**What the task asks**
Would you return the entries below exactly from the line containing "max: 6 / grant_idx_o / -0.51 / m_araddr_o[38]" onward, ending with the final line and including it, and nothing else?
[Extracted records]
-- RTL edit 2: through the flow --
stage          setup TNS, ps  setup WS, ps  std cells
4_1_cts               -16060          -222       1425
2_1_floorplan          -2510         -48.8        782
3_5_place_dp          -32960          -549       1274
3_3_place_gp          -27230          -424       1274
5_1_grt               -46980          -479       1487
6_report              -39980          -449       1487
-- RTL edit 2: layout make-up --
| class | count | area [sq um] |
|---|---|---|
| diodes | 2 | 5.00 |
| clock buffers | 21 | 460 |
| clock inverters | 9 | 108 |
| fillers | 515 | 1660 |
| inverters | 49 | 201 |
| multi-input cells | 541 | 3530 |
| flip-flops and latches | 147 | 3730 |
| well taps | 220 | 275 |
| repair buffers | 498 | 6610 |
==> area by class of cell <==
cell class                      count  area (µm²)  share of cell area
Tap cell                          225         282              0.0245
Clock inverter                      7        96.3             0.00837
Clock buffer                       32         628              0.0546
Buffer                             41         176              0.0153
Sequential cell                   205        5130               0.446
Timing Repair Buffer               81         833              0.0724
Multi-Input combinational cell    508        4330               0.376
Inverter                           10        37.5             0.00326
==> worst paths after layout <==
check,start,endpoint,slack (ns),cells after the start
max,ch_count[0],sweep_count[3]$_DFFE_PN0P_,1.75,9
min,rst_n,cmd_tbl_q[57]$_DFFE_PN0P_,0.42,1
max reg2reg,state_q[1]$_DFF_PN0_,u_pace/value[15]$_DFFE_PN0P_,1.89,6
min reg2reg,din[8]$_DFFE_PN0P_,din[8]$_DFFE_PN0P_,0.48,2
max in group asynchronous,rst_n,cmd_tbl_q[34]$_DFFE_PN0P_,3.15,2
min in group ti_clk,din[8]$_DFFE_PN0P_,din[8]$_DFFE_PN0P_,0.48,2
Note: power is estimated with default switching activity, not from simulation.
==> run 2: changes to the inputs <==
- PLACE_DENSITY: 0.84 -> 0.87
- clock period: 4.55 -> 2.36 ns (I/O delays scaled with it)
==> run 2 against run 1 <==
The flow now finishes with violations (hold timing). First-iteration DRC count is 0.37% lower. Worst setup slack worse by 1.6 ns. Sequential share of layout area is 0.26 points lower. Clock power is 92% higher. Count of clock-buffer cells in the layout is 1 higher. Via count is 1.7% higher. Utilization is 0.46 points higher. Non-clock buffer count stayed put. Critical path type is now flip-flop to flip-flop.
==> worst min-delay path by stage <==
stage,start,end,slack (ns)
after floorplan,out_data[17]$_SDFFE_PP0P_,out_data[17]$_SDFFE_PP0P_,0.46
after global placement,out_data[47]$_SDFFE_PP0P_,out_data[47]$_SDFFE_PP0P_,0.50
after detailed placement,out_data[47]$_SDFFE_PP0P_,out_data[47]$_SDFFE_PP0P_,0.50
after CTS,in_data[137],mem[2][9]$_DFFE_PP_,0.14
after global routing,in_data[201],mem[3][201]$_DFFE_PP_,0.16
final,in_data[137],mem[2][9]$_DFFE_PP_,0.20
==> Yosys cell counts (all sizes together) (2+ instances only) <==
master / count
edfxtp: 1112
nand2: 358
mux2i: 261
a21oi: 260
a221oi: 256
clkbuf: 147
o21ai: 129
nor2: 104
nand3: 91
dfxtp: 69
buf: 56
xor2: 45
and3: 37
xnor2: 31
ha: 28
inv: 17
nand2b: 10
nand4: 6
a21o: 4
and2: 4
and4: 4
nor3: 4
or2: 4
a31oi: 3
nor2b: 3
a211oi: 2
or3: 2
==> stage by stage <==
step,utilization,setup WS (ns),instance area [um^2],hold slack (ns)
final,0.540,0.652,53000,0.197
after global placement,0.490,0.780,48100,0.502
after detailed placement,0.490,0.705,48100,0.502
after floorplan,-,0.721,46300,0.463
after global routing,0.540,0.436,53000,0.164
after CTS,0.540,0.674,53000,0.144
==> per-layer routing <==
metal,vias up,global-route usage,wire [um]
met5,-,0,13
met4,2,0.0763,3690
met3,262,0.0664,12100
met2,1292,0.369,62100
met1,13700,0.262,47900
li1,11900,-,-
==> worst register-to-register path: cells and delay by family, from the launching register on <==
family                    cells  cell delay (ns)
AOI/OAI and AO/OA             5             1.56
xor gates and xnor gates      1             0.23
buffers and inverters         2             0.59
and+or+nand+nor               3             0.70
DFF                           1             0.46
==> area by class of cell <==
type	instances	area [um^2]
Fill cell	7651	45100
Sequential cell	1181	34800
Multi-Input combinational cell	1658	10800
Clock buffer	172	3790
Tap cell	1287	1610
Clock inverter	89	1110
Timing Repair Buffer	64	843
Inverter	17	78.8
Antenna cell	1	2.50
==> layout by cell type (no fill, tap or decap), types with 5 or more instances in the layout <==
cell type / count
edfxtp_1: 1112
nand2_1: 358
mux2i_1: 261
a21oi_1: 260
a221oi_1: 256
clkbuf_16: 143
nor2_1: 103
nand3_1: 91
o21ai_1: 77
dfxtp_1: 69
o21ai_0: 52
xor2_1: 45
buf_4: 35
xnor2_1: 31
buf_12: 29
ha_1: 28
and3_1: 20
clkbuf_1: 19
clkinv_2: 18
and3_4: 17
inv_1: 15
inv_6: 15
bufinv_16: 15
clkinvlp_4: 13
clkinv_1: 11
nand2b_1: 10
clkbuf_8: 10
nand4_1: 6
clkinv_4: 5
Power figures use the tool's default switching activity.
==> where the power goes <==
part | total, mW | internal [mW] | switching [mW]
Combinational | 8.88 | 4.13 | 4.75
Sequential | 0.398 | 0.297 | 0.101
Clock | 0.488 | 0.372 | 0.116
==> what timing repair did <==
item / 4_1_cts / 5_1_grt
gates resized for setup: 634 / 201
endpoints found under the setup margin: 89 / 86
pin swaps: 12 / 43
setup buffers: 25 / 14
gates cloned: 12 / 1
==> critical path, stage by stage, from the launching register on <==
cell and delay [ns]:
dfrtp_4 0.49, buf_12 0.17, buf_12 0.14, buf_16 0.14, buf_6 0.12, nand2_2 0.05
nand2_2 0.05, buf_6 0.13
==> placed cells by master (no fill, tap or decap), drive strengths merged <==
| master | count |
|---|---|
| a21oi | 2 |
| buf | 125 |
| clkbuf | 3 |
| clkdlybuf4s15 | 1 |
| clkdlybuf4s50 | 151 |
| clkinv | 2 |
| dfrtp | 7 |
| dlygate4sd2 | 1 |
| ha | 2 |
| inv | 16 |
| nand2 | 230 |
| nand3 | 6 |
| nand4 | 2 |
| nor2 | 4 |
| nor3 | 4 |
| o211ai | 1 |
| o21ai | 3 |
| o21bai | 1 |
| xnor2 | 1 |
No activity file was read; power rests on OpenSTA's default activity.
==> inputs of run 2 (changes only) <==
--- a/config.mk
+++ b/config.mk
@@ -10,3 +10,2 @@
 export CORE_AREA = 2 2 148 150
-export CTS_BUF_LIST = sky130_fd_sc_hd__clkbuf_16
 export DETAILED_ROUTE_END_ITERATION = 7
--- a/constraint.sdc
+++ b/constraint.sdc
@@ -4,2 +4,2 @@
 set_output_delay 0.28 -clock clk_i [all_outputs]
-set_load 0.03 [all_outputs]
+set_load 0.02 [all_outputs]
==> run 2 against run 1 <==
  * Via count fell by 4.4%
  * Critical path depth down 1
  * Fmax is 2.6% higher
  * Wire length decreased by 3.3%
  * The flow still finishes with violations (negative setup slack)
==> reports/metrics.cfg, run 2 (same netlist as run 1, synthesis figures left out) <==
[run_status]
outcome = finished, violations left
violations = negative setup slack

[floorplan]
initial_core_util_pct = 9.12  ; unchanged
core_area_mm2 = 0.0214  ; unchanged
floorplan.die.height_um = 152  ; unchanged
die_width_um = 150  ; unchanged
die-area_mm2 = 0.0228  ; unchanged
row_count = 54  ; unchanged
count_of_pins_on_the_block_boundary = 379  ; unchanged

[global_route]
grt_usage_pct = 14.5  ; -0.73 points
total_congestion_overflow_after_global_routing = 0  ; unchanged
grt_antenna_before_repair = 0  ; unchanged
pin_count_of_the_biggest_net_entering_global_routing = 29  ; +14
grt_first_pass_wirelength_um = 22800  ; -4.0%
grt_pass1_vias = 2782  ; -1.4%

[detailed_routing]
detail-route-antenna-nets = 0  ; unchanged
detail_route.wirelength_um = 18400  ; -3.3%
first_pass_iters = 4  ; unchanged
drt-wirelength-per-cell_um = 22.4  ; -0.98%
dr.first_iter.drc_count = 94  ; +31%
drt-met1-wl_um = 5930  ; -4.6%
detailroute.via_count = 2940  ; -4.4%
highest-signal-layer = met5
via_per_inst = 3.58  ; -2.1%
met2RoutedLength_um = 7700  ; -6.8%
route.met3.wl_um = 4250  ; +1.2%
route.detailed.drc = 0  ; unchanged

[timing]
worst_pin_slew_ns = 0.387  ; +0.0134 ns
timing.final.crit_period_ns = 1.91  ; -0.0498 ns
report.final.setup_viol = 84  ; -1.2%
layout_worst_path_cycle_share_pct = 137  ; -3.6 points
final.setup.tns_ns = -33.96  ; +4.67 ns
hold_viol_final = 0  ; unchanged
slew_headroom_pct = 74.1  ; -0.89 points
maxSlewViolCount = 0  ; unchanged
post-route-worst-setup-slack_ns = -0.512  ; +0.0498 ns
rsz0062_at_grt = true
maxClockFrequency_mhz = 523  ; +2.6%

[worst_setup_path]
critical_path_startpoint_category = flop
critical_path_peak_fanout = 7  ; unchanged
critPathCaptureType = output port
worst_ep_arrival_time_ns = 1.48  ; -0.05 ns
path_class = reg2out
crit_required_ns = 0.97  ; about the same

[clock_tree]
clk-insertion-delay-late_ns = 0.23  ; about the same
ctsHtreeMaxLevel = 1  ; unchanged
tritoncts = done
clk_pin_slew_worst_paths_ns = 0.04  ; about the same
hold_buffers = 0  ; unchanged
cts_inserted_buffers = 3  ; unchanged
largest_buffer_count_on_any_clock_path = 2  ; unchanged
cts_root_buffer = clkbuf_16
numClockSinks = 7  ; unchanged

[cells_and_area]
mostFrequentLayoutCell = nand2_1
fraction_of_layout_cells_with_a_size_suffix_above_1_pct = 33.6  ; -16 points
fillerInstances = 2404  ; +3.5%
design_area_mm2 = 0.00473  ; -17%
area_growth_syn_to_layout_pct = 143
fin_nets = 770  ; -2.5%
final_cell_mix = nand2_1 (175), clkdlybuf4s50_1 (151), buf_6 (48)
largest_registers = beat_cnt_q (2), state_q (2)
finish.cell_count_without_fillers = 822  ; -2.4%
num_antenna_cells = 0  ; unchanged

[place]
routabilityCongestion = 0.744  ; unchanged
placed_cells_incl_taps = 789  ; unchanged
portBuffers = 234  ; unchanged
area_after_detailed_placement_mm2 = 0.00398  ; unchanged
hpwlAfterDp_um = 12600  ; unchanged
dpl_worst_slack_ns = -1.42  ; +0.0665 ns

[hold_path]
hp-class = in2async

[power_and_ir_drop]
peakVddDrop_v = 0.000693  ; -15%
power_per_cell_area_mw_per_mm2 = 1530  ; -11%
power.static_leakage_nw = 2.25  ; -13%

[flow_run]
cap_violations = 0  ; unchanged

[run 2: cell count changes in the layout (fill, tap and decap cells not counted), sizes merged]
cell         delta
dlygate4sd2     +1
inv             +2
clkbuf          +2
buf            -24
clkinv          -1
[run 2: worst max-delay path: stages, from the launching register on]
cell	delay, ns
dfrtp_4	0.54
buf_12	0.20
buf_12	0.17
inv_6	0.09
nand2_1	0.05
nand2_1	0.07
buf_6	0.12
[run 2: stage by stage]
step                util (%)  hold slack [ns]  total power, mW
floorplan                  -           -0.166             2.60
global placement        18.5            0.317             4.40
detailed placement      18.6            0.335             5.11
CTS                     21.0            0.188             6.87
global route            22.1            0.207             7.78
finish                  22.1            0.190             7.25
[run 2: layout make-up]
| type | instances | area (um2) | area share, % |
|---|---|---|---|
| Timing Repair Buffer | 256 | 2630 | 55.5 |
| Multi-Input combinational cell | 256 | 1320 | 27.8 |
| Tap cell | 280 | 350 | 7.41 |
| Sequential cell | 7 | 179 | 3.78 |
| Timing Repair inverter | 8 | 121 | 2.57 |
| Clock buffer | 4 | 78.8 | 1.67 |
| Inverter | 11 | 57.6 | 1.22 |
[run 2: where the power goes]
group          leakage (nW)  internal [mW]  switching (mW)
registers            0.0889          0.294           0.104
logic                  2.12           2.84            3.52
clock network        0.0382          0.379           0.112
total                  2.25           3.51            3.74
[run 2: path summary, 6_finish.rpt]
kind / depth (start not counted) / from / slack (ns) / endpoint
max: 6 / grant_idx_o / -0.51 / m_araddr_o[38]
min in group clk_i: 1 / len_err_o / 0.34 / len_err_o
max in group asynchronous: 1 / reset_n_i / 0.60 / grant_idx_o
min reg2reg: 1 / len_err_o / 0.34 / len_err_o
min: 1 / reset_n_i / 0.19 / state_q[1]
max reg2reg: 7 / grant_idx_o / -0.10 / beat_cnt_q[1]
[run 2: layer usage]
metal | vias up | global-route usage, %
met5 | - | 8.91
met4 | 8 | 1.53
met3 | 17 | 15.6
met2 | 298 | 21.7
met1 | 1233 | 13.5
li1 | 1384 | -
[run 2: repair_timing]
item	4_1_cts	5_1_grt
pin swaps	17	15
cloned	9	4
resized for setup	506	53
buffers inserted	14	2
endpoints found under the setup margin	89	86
`config.mk`:
```
export PLATFORM = sky130hd
export DESIGN_NAME = mant_addsub_pipe
export DESIGN_NICKNAME = d
export VERILOG_FILES = /design/src/rtl/mant_addsub_pipe.sv
export SDC_FILE = /design/constraint.sdc
export NUM_CORES = 1
export LEC_CHECK = 0
export CAP_MARGIN = 20
export CORE_MARGIN = 1.5
export CORE_UTILIZATION = 51
export DETAILED_ROUTE_END_ITERATION = 10
export GPL_TIMING_DRIVEN = 0
export PLACE_DENSITY = 0.81
export SYNTH_ARGS = -nofsm -noshare
export SYNTH_HDL_FRONTEND = slang
export SYNTH_SLANG_ARGS = --single-unit
```
`constraint.sdc`:
```
create_clock -name clk -period 3.8 [get_ports clk]
set_clock_uncertainty 0.1 [all_clocks]
set_input_delay 0.38 -clock clk [delete_from_list [all_inputs] [get_ports clk]]
set_output_delay 0.38 -clock clk [all_outputs]
set_load 0.1 [all_outputs]
```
[/Extracted records]
**Output**
max: 6 / grant_idx_o / -0.51 / m_araddr_o[38]
min in group clk_i: 1 / len_err_o / 0.34 / len_err_o
max in group asynchronous: 1 / reset_n_i / 0.60 / grant_idx_o
min reg2reg: 1 / len_err_o / 0.34 / len_err_o
min: 1 / reset_n_i / 0.19 / state_q[1]
max reg2reg: 7 / grant_idx_o / -0.10 / beat_cnt_q[1]
[run 2: layer usage]
metal | vias up | global-route usage, %
met5 | - | 8.91
met4 | 8 | 1.53
met3 | 17 | 15.6
met2 | 298 | 21.7
met1 | 1233 | 13.5
li1 | 1384 | -
[run 2: repair_timing]
item	4_1_cts	5_1_grt
pin swaps	17	15
cloned	9	4
resized for setup	506	53
buffers inserted	14	2
endpoints found under the setup margin	89	86
`config.mk`:
```
export PLATFORM = sky130hd
export DESIGN_NAME = mant_addsub_pipe
export DESIGN_NICKNAME = d
export VERILOG_FILES = /design/src/rtl/mant_addsub_pipe.sv
export SDC_FILE = /design/constraint.sdc
export NUM_CORES = 1
export LEC_CHECK = 0
export CAP_MARGIN = 20
export CORE_MARGIN = 1.5
export CORE_UTILIZATION = 51
export DETAILED_ROUTE_END_ITERATION = 10
export GPL_TIMING_DRIVEN = 0
export PLACE_DENSITY = 0.81
export SYNTH_ARGS = -nofsm -noshare
export SYNTH_HDL_FRONTEND = slang
export SYNTH_SLANG_ARGS = --single-unit
```
`constraint.sdc`:
```
create_clock -name clk -period 3.8 [get_ports clk]
set_clock_uncertainty 0.1 [all_clocks]
set_input_delay 0.38 -clock clk [delete_from_list [all_inputs] [get_ports clk]]
set_output_delay 0.38 -clock clk [all_outputs]
set_load 0.1 [all_outputs]
```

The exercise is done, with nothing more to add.